Sin embargo, dadas las características de las sociedades que creamos sin darnos cuenta, estamos abocados al contacto con lenguas extranjeras, por consiguiente con culturas de otra índole que serán más o menos afines en función de la proximidad geográfica y de los vínculos históricos o políticos. Quien no entienda esto ni se adapte, se verá inmerso en un conflicto personal y social. La mundialización es imparable a menos que se produzca un retroceso en el desarrollo de la humanidad.

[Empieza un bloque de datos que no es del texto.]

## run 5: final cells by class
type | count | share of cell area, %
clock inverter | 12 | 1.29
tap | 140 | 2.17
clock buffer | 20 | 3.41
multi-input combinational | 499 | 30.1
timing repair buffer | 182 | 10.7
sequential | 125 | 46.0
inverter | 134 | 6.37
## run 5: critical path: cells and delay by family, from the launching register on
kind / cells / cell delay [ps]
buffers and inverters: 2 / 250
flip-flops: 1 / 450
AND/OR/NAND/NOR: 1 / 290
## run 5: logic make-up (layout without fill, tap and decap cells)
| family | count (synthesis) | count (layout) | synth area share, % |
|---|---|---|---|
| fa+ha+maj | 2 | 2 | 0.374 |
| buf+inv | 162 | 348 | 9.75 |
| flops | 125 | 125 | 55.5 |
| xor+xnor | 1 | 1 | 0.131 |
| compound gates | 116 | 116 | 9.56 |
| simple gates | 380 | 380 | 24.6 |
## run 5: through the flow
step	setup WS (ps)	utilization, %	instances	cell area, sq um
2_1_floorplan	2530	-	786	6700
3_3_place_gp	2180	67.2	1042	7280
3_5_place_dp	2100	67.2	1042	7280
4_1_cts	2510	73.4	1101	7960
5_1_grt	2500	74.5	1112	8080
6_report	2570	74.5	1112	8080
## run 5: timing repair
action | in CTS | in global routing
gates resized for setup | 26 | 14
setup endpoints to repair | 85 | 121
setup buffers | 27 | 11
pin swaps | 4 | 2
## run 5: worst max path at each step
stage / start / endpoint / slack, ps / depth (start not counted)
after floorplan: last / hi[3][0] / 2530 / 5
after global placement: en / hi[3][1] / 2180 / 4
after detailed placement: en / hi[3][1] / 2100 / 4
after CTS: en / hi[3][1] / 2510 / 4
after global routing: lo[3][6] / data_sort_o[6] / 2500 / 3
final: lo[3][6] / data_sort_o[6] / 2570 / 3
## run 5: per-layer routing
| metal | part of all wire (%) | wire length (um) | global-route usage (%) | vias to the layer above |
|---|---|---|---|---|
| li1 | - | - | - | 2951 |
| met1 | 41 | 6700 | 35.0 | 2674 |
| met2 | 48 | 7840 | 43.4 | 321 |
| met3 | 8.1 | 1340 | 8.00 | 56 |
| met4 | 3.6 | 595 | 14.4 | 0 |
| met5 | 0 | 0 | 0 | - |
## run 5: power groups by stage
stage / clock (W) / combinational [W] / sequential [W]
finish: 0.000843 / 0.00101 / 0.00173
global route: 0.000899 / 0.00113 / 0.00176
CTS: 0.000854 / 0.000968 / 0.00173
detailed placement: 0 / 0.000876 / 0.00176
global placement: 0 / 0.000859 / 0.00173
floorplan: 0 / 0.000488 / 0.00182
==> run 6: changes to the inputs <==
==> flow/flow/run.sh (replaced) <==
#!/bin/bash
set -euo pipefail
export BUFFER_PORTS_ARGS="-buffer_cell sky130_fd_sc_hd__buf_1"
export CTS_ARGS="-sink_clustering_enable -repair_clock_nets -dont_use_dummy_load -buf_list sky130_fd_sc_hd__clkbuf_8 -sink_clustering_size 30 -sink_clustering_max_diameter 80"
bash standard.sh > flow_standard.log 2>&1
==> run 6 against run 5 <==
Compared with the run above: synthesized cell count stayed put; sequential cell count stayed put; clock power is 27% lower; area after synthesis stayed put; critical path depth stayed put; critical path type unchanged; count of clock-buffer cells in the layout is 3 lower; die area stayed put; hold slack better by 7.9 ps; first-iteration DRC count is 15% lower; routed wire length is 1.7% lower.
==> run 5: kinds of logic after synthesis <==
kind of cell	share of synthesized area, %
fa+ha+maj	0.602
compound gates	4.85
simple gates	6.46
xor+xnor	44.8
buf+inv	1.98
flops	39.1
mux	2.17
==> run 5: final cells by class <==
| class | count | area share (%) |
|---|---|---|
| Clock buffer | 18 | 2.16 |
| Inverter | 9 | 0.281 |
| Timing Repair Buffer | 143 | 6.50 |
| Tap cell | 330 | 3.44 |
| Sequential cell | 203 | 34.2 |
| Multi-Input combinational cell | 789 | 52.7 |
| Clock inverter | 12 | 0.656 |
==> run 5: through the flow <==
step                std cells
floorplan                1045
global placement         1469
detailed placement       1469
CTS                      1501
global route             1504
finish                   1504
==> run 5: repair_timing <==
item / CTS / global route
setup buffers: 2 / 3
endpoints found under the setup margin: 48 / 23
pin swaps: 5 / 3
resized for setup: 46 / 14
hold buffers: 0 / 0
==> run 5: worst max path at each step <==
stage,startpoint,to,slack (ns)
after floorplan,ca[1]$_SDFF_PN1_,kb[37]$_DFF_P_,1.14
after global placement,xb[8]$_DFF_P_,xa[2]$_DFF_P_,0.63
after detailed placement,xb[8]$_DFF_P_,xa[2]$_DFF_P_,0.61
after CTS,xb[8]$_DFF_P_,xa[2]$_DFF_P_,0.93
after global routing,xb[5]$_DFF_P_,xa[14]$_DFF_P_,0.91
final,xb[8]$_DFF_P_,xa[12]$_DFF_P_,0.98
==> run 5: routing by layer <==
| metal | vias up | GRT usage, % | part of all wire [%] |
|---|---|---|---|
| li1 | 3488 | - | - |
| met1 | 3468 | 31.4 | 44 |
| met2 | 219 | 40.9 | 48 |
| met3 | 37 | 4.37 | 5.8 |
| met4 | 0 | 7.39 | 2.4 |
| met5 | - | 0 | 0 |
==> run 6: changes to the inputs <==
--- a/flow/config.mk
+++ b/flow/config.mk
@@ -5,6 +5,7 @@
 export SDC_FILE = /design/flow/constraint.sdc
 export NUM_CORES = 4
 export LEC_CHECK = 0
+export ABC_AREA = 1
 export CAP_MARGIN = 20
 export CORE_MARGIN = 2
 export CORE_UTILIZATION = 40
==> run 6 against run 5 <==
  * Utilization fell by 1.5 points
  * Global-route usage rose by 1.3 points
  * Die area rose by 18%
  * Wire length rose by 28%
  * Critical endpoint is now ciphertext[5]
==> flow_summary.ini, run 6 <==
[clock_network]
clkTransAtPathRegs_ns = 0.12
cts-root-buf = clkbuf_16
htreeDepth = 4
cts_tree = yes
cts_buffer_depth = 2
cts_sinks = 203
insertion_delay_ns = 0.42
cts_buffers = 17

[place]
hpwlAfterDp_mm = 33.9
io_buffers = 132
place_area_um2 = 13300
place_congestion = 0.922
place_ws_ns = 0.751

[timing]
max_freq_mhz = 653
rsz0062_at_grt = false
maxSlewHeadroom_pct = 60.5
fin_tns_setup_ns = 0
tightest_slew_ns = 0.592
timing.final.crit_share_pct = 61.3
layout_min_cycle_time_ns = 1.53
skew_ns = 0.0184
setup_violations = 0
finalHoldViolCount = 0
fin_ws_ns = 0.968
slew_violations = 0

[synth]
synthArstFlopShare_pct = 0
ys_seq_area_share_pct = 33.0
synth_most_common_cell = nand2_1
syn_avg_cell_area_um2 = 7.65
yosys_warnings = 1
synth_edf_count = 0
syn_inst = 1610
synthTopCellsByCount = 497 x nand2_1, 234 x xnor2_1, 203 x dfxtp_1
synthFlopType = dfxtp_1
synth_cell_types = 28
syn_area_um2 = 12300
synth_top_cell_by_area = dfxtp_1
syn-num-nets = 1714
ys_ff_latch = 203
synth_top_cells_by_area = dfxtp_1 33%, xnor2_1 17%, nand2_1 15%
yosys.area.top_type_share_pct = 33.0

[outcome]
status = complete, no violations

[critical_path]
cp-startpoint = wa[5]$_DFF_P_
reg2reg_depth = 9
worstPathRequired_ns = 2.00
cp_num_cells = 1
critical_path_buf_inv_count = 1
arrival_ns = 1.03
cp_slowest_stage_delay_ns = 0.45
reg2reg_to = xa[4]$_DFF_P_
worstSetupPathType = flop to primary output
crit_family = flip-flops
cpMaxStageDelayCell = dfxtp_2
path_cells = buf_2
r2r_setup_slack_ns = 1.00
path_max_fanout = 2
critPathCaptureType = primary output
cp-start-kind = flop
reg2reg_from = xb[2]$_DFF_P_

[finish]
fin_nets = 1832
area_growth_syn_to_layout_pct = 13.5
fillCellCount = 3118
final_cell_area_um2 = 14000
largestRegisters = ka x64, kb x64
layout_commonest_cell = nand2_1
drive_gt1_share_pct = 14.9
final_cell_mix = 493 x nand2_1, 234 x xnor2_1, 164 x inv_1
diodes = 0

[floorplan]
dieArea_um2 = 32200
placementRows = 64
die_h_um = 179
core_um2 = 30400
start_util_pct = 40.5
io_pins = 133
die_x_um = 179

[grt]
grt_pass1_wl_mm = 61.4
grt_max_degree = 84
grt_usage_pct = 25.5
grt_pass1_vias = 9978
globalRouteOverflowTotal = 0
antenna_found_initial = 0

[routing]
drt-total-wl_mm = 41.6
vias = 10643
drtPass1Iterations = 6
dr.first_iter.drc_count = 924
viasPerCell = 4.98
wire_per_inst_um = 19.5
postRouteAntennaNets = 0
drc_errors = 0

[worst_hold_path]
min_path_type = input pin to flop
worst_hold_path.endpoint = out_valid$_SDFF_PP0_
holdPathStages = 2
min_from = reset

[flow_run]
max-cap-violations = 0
Background: an optimization exercise with open tools, aiming at small area. Do not read the settings as production practice.
The RTL was checked by simulation tests, not by an equivalence proof against the original design.
No activity file was given, so power comes from the tool's default toggle rates.

==> flow/design.v <==
module topModule (
    input clk, rst,
    input S1, S2,
    input S3,
    input S4,
    input S5,
    input S6,
    input S7,
    input PB1,
    output reg Buzzer,
    output reg LED0, LED1,
    output reg [7:0] seg_7_display,
    output reg [7:0] active_low_anode
);
    localparam Time = 2'b00, Set_time = 2'b01, Set_alarm = 2'b10, Alarm = 2'b11;
    reg [4:0] ph;
    reg [9:0] hi;
    wire ph_z = ~|ph[3:0];
    wire ph_wrap = ph[4] & ph_z;
    wire tick = ph_wrap & (&hi[8:0]) & ~hi[9];
    wire [2:0] slot = hi[2:0];
    always @(posedge clk or posedge rst)
        if (rst) begin
            ph <= 5'd0;
            hi <= 10'd0;
        end else begin
            ph <= {ph[3:0], ph[4] ^ ph[2] ^ ph_z};
            hi <= hi + {9'd0, ph_wrap};
        end
    reg [1:0] state;
    reg [5:0] seconds;               
    reg [5:0] minutes, alarm_minutes;
    reg [4:0] hours, alarm_hours;
    reg [1:0] alarm_led_counter;
    reg alarm_buzzer_counter;
    reg prv_S5;
    wire in_time  = state == Time;
    wire in_st    = state == Set_time;
    wire in_sa    = state == Set_alarm;
    wire sec59 = &{seconds[5:3], seconds[1:0]};
    wire min59 = &{minutes[5:3], minutes[1:0]};
    wire hr23  = &{hours[4], hours[2:0]};
    wire amin59 = &{alarm_minutes[5:3], alarm_minutes[1:0]};
    wire ahr23  = &{alarm_hours[4], alarm_hours[2:0]};
    wire go    = tick & ~S6;
    wire inc_m  = go & ((in_time & sec59) | (in_st & S3));
    wire inc_h  = go & ((in_time & sec59 & min59) | (in_st & S4));
    wire inc_am = go & in_sa & S3;
    wire inc_ah = go & in_sa & S4;
    wire match = (minutes == alarm_minutes) && (hours == alarm_hours);
    always @(posedge clk or posedge rst)
        if (rst) prv_S5 <= 1'b0;
        else if (tick) prv_S5 <= S5;
    always @(posedge clk or posedge rst)
        if (rst) begin
            minutes <= 6'd0; hours <= 5'd0;
            alarm_minutes <= 6'd0; alarm_hours <= 5'd0;
        end else begin
            if (inc_m)  minutes <= min59 ? 6'd0 : minutes + 6'd1;
            if (inc_h)  hours <= hr23 ? 5'd0 : hours + 5'd1;
            if (inc_am) alarm_minutes <= amin59 ? 6'd0 : alarm_minutes + 6'd1;
            if (inc_ah) alarm_hours <= ahr23 ? 5'd0 : alarm_hours + 5'd1;
        end
    always @(posedge clk or posedge rst)
        if (rst) begin
            state <= Time;
            seconds <= 6'd0;
            alarm_led_counter <= 2'd0;
            alarm_buzzer_counter <= 1'b0;
            LED0 <= 1'b0;
            LED1 <= 1'b0;
            Buzzer <= 1'b0;
        end else if (tick) begin
            if (S6) begin
                LED0 <= 1'b0;
                LED1 <= 1'b0;
                Buzzer <= 1'b0;
            end else begin
                LED1 <= 1'b1;
                Buzzer <= 1'b0;
                case (state)
                    Time: begin
                        seconds <= sec59 ? 6'd0 : seconds + 6'd1;
                        LED0 <= ~seconds[0];
                        if (S1) state <= Set_time;
                        else if (S2) state <= Set_alarm;
                        else if (match & S5 & ~prv_S5) state <= Alarm;
                    end
                    Set_time: begin
                        LED0 <= 1'b0;
                        if (!S1) state <= Time;
                    end
                    Set_alarm: begin
                        LED0 <= 1'b1;
                        if (!S2) state <= Time;
                    end
                    default: begin
                        alarm_led_counter <= alarm_led_counter + 2'd1;
                        LED0 <= ~(&alarm_led_counter);
                        if (!S7) begin
                            alarm_buzzer_counter <= ~alarm_buzzer_counter;
                            Buzzer <= ~alarm_buzzer_counter;
                        end
                        if (PB1) state <= Time;
                    end
                endcase
            end
        end
    wire [5:0] v = slot[1] ? {1'b0, S2 ? alarm_hours : hours} : (S2 ? alarm_minutes : minutes);
    reg [2:0] tens;
    reg [3:0] units;
    always @(*) begin
        case (v)
            6'd0: {tens, units} = {3'd0, 4'd0};
            6'd1: {tens, units} = {3'd0, 4'd1};
            6'd2: {tens, units} = {3'd0, 4'd2};
            6'd3: {tens, units} = {3'd0, 4'd3};
            6'd4: {tens, units} = {3'd0, 4'd4};
            6'd5: {tens, units} = {3'd0, 4'd5};
            6'd6: {tens, units} = {3'd0, 4'd6};
            6'd7: {tens, units} = {3'd0, 4'd7};
            6'd8: {tens, units} = {3'd0, 4'd8};
            6'd9: {tens, units} = {3'd0, 4'd9};
            6'd10: {tens, units} = {3'd1, 4'd0};
            6'd11: {tens, units} = {3'd1, 4'd1};
            6'd12: {tens, units} = {3'd1, 4'd2};
            6'd13: {tens, units} = {3'd1, 4'd3};
            6'd14: {tens, units} = {3'd1, 4'd4};
            6'd15: {tens, units} = {3'd1, 4'd5};
            6'd16: {tens, units} = {3'd1, 4'd6};
            6'd17: {tens, units} = {3'd1, 4'd7};
            6'd18: {tens, units} = {3'd1, 4'd8};
            6'd19: {tens, units} = {3'd1, 4'd9};
            6'd20: {tens, units} = {3'd2, 4'd0};
            6'd21: {tens, units} = {3'd2, 4'd1};
            6'd22: {tens, units} = {3'd2, 4'd2};
            6'd23: {tens, units} = {3'd2, 4'd3};
            6'd24: {tens, units} = {3'd2, 4'd4};
            6'd25: {tens, units} = {3'd2, 4'd5};
            6'd26: {tens, units} = {3'd2, 4'd6};
            6'd27: {tens, units} = {3'd2, 4'd7};
            6'd28: {tens, units} = {3'd2, 4'd8};
            6'd29: {tens, units} = {3'd2, 4'd9};
            6'd30: {tens, units} = {3'd3, 4'd0};
            6'd31: {tens, units} = {3'd3, 4'd1};
            6'd32: {tens, units} = {3'd3, 4'd2};
            6'd33: {tens, units} = {3'd3, 4'd3};
            6'd34: {tens, units} = {3'd3, 4'd4};
            6'd35: {tens, units} = {3'd3, 4'd5};
            6'd36: {tens, units} = {3'd3, 4'd6};
            6'd37: {tens, units} = {3'd3, 4'd7};
            6'd38: {tens, units} = {3'd3, 4'd8};
            6'd39: {tens, units} = {3'd3, 4'd9};
            6'd40: {tens, units} = {3'd4, 4'd0};
            6'd41: {tens, units} = {3'd4, 4'd1};
            6'd42: {tens, units} = {3'd4, 4'd2};
            6'd43: {tens, units} = {3'd4, 4'd3};
            6'd44: {tens, units} = {3'd4, 4'd4};
            6'd45: {tens, units} = {3'd4, 4'd5};
            6'd46: {tens, units} = {3'd4, 4'd6};
            6'd47: {tens, units} = {3'd4, 4'd7};
            6'd48: {tens, units} = {3'd4, 4'd8};
            6'd49: {tens, units} = {3'd4, 4'd9};
            6'd50: {tens, units} = {3'd5, 4'd0};
            6'd51: {tens, units} = {3'd5, 4'd1};
            6'd52: {tens, units} = {3'd5, 4'd2};
            6'd53: {tens, units} = {3'd5, 4'd3};
            6'd54: {tens, units} = {3'd5, 4'd4};
            6'd55: {tens, units} = {3'd5, 4'd5};
            6'd56: {tens, units} = {3'd5, 4'd6};
            6'd57: {tens, units} = {3'd5, 4'd7};
            6'd58: {tens, units} = {3'd5, 4'd8};
            6'd59: {tens, units} = {3'd5, 4'd9};
            6'd60: {tens, units} = {3'd6, 4'd0};
            6'd61: {tens, units} = {3'd6, 4'd1};
            6'd62: {tens, units} = {3'd6, 4'd2};
            6'd63: {tens, units} = {3'd6, 4'd3};
        endcase
    end
    wire [3:0] dv = slot[2] ? 4'd0 : (slot[0] ? {1'b0, tens} : units);
    always @(*) begin
        case (slot)
            3'd0: active_low_anode = 8'hFE;
            3'd1: active_low_anode = 8'hFD;
            3'd2: active_low_anode = 8'hFB;
            3'd3: active_low_anode = 8'hF7;
            default: active_low_anode = 8'hFF;
        endcase
        case (dv)
            4'd0: seg_7_display = 8'hC0;
            4'd1: seg_7_display = 8'hF9;
            4'd2: seg_7_display = 8'hA4;
            4'd3: seg_7_display = 8'hB0;
            4'd4: seg_7_display = 8'h99;
            4'd5: seg_7_display = 8'h92;
            4'd6: seg_7_display = 8'h82;
            4'd7: seg_7_display = 8'hF8;
            4'd8: seg_7_display = 8'h80;
            4'd9: seg_7_display = 8'h90;
            default: seg_7_display = 8'hC0;
        endcase
    end
endmodule
Context: an optimization exercise on an open-source flow, tuned for small area, a short achievable clock period and few clock cycles per item. The choices shown serve that exercise and are no tape-out recipe. Only simulation tests tie the RTL to the original design; equivalence was not proved. Power figures rest on the tool's default switching activity, not on a simulated workload.

== west ==
## fft
module fft(clk, rst, data_in, wr_en, data_out, next_data_rd, busy, start);
Size: about 11000 cells after synthesis, ~3000 flip-flops, roughly 150000 sq um of cells after synthesis.
export LEC_CHECK = 0
export CAP_MARGIN = 20
export CORE_AREA = 5 5 515 515
export CTS_CLUSTER_DIAMETER = 90
export CTS_CLUSTER_SIZE = 24
export DIE_AREA = 0 0 520 520
export PLACE_DENSITY = 0.72
export SLEW_MARGIN = 20
create_clock -name core_clock -period 22.0 [get_ports {clk}]
standard.sh (not shown) runs the stock make flow with config.mk's settings and CLKGATE_MAP_FILE= SYNTH_SCRIPT=/design/flow/synth_recipe.tcl, a recipe that flattens the netlist after the stock synthesis.
==> flow/flow/run.sh <==
#!/bin/bash
# Layout flow: the standard ORFS flow (standard.sh, all steps, with the
# settings of config.mk), except that the timing repairs (after floorplan,
# clock tree synthesis and global routing) aim for 16 ns of setup slack at
# the 22 ns clock instead of 0, so that they also speed up paths that already
# meet it.  The clock, constraints, synthesis and everything else are the
# standard flow's.  The whole output of the flow goes to flow.log; ORFS keeps
# the log of each of its steps under orfs/logs.
set -euo pipefail
export SETUP_SLACK_MARGIN=16
bash standard.sh > flow.log 2>&1
Testbench counts of west, summed over its fixed seeds: cycles 18,944, frames 64.
Source: an optimization exercise on an open RTL-to-GDS flow (aim: small area, a short achievable clock period and few clock cycles per item). Production flows keep margins and buffers that such runs may drop.

middle:
==> flow/design.v (excerpt) <==
module initialization(
    input [127:0] key,
    input [127:0] nonce,
    input clk,
    input rst,
    input start,
    output reg finish,
    output reg [319:0] state
 );
   localparam [63:0] IV = 64'h00001000808c0001;
   reg        busy;
   reg [3:0]  rnd;
   reg        last;    
   wire [127:0] kx = last ? key : 128'd0;
   wire [319:0] nxt;
   Perm P(.S(state), .rnd(rnd), .k3(kx[127:64]), .k4(kx[63:0]), .S_out(nxt));
   always @(posedge clk) begin
      if (rst) begin
         busy   <= 1'b0;
         finish <= 1'b0;
      end else if (start && !busy) begin
         busy   <= 1'b1;
         finish <= 1'b0;
      end else if (busy && last) begin
         busy   <= 1'b0;
         finish <= 1'b1;
      end
   end
   always @(posedge clk) begin
      if (busy) begin
         state <= nxt;
         rnd   <= rnd + 4'd1;
         last  <= (rnd == 4'd10);
      end else if (start) begin
         state <= {IV, key, nonce};
         rnd   <= 4'd0;
         last  <= 1'b0;
      end
   end
endmodule
Size: roughly 580 I/O pins, ~0.031 mm2 of cells after synthesis.
==> module sbox, before the edit <==
module sbox(
    input  [63:0] x0, x1, x2, x3, x4,
    output [63:0] sl0, sl1, sl2, sl3, sl4
    );
    assign sl0 = (x1 & ~(x4 ^ x2 ^ x0)) ^ x3 ^ x2 ^ x0;
    assign sl1 = ((x1 | x2 | x3) & ~(x1 & x2 & x3)) ^ x4 ^ x0;
    assign sl2 = ~((x4 & ~x3) ^ x2 ^ x1);
    assign sl3 = ((x4 ^ x3) & ~x0) ^ x2 ^ x1 ^ x0;
    assign sl4 = (x1 & ~(x4 ^ x0)) ^ x4 ^ x3;
endmodule
==> module linear_sub, before the edit <==
module linear_sub(
    input  [63:0] x0, x1, x2, x3, x4,
    input  [63:0] k3, k4,
    output [63:0] o0, o1, o2, o3, o4
    );
    function [63:0] ror(input [63:0] x, input integer n);
        ror = (x >> n) | (x << (64 - n));
    endfunction
    assign o0 = (x0 ^ ror(x0, 19)) ^ ror(x0, 28);
    assign o1 = (x1 ^ ror(x1, 61)) ^ ror(x1, 39);
    assign o2 = (x2 ^ ror(x2, 1))  ^ ror(x2, 6);
    assign o3 = (x3 ^ ror(x3, 10)) ^ (ror(x3, 17) ^ k3);
    assign o4 = (x4 ^ ror(x4, 7))  ^ (ror(x4, 41) ^ k4);
endmodule
==> module Perm, before the edit <==
module Perm(
    input  [319:0] S,
    input  [3:0]   rnd,
    input  [63:0]  k3, k4,
    output [319:0] S_out
    );
    wire [63:0] x0, x1, x2, x3, x4;
    assign {x0, x1, x2, x3, x4} = S;
    wire [63:0] c2;
    RND_Const L1(.x2_in(x2), .rnd(rnd), .x2_out(c2));
    wire [63:0] b0, b1, b2, b3, b4;
    sbox L2(.x0(x0), .x1(x1), .x2(c2), .x3(x3), .x4(x4),
            .sl0(b0), .sl1(b1), .sl2(b2), .sl3(b3), .sl4(b4));
    linear_sub L3(.x0(b0), .x1(b1), .x2(b2), .x3(b3), .x4(b4), .k3(k3), .k4(k4),
            .o0(S_out[319:256]), .o1(S_out[255:192]), .o2(S_out[191:128]),
            .o3(S_out[127:64]), .o4(S_out[63:0]));
endmodule
clock: 5.0 ns
lec_check: 0
cap_margin: 20
core_margin: 2
core_utilization: 35
cts_cluster_diameter: 80
cts_cluster_size: 40
gpl_routability_driven: 0
setup_slack_margin: 2.6
slew_margin: 20
standard.sh (not shown) runs the stock make flow with config.mk's settings and CLKGATE_MAP_FILE= SYNTH_SCRIPT=/design/flow/synth_recipe.tcl, a recipe that flattens the netlist after the stock synthesis.
==> flow/flow/run.sh <==
#!/bin/bash
set -euo pipefail
export BUFFER_PORTS_ARGS="-buffer_cell sky130_fd_sc_hd__buf_2"
bash standard.sh > standard.log 2>&1
#### Input delta (east over middle)
==> flow/design.v, changed modules only <==
module sbox(
    input  [63:0] x0, x1, x2, x3, x4,
    output [63:0] n0, n1, n2, n3, n4,
    output [63:0] l0, l1, l2, l3, l4
    );
    assign n0 = x1 & ~(x4 ^ x2 ^ x0);
    assign l0 = x3 ^ x2 ^ x0;
    assign n1 = (x1 ^ x2) | (x2 ^ x3);
    assign l1 = x4 ^ x0;
    assign n2 = x4 & ~x3;
    assign l2 = ~(x2 ^ x1);
    assign n3 = (x4 ^ x3) & ~x0;
    assign l3 = x2 ^ x1 ^ x0;
    assign n4 = x1 & ~(x4 ^ x0);
    assign l4 = x4 ^ x3;
endmodule
module linear_sub(
    input  [63:0] n0, n1, n2, n3, n4,
    input  [63:0] l0, l1, l2, l3, l4,
    input  [63:0] k3, k4,
    output [63:0] o0, o1, o2, o3, o4
    );
    function [63:0] ror(input [63:0] x, input integer n);
        ror = (x >> n) | (x << (64 - n));
    endfunction
    function [63:0] sig(input [63:0] x, input integer a, input integer b);
        sig = x ^ ror(x, a) ^ ror(x, b);
    endfunction
    assign o0 = sig(n0, 19, 28) ^ sig(l0, 19, 28);
    assign o1 = sig(n1, 61, 39) ^ sig(l1, 61, 39);
    assign o2 = sig(n2, 1, 6)   ^ sig(l2, 1, 6);
    assign o3 = sig(n3, 10, 17) ^ (sig(l3, 10, 17) ^ k3);
    assign o4 = sig(n4, 7, 41)  ^ (sig(l4, 7, 41) ^ k4);
endmodule
module Perm(
    input  [319:0] S,
    input  [3:0]   rnd,
    input  [63:0]  k3, k4,
    output [319:0] S_out
    );
    wire [63:0] x0, x1, x2, x3, x4;
    assign {x0, x1, x2, x3, x4} = S;
    wire [63:0] c2;
    RND_Const L1(.x2_in(x2), .rnd(rnd), .x2_out(c2));
    wire [63:0] n0, n1, n2, n3, n4, l0, l1, l2, l3, l4;
    sbox L2(.x0(x0), .x1(x1), .x2(c2), .x3(x3), .x4(x4),
            .n0(n0), .n1(n1), .n2(n2), .n3(n3), .n4(n4),
            .l0(l0), .l1(l1), .l2(l2), .l3(l3), .l4(l4));
    linear_sub L3(.n0(n0), .n1(n1), .n2(n2), .n3(n3), .n4(n4),
            .l0(l0), .l1(l1), .l2(l2), .l3(l3), .l4(l4), .k3(k3), .k4(k4),
            .o0(S_out[319:256]), .o1(S_out[255:192]), .o2(S_out[191:128]),
            .o3(S_out[127:64]), .o4(S_out[63:0]));
endmodule
--- outcome ---
- east: PASS, flow complete, no timing, DRC or antenna violations
- Of the two values seen for class of the tightest hold or removal check, flop to flop was produced by middle and primary input to flop by east.
- Summary of east over middle: critical path depth down 1; routed wire length on met3 fell by 8.0%; final standard cell utilization of the core closely matched the old numbers; post-synthesis compound-gate area fraction shows an increase of 0.33 points.
- Non-clock buffer count on east is down relative to middle.
No functional check of the RTL was part of any run of this note.

-- what the ideal ports hide --
Ports are ideal in the flow. The routed layouts listed here were re-timed in OpenROAD. Step 1: set_driving_cell puts a clkbuf_16 on clk and a buf_2 on each other input, an assumption about the parent block. Step 2 also shifts input and output timing later by t, the mid clock arrival at the registers, as if the neighbouring blocks saw the same clock. Three values: ideal, step 1, step 2; two values: the first two.
run | shift t [ns] | setup slack, ns | worst setup path after step 2 | worst data-port slew with drivers (ns) | pins driven straight from the clock port
middle | 0.712 | 2.403 / 2.403 / 2.114 | input to register | 0.14 | 1
east | 0.708 | 2.456 / 2.424 / 2.271 | input to register | 0.15 | 1
After both steps every run listed still meets setup and hold. The setup slack of middle, which loses most, moves by 0.000 ns with the drivers and by -0.289 ns with both steps.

No digo que esta mundialización dependa solo del conocimiento de otras lenguas, aunque si queremos entendernos, tendremos que utilizar irremediablemente palabras. La lengua que se verá más afectada por este proceso es la inglesa, que la habla desde un inglés, pasando por un estadounidense, hasta un chino, un árabe, un japonés o un español… Habrá lenguas que desaparezcan, probablemente las minoritarias y que no tengan un fin práctico (comercial o de intercambio). Seguramente, surgirá una nueva lengua fruto del “entendimiento” y del contacto entre las distintas culturas mundiales. Y digo bien al hablar de “entendimiento”, porque la gran paradoja a la que nos enfrentamos es la de comprobar que con mejores medios de transmisión de información, el disentimiento parece ser mayor. Cuanta más información, menor comunicación.

Dentro de unos 20 años, la población más joven estará concentrada en los países africanos, asiáticos y en el continente americano. Europa, el Mundo Occidental, dependerá de esa población joven.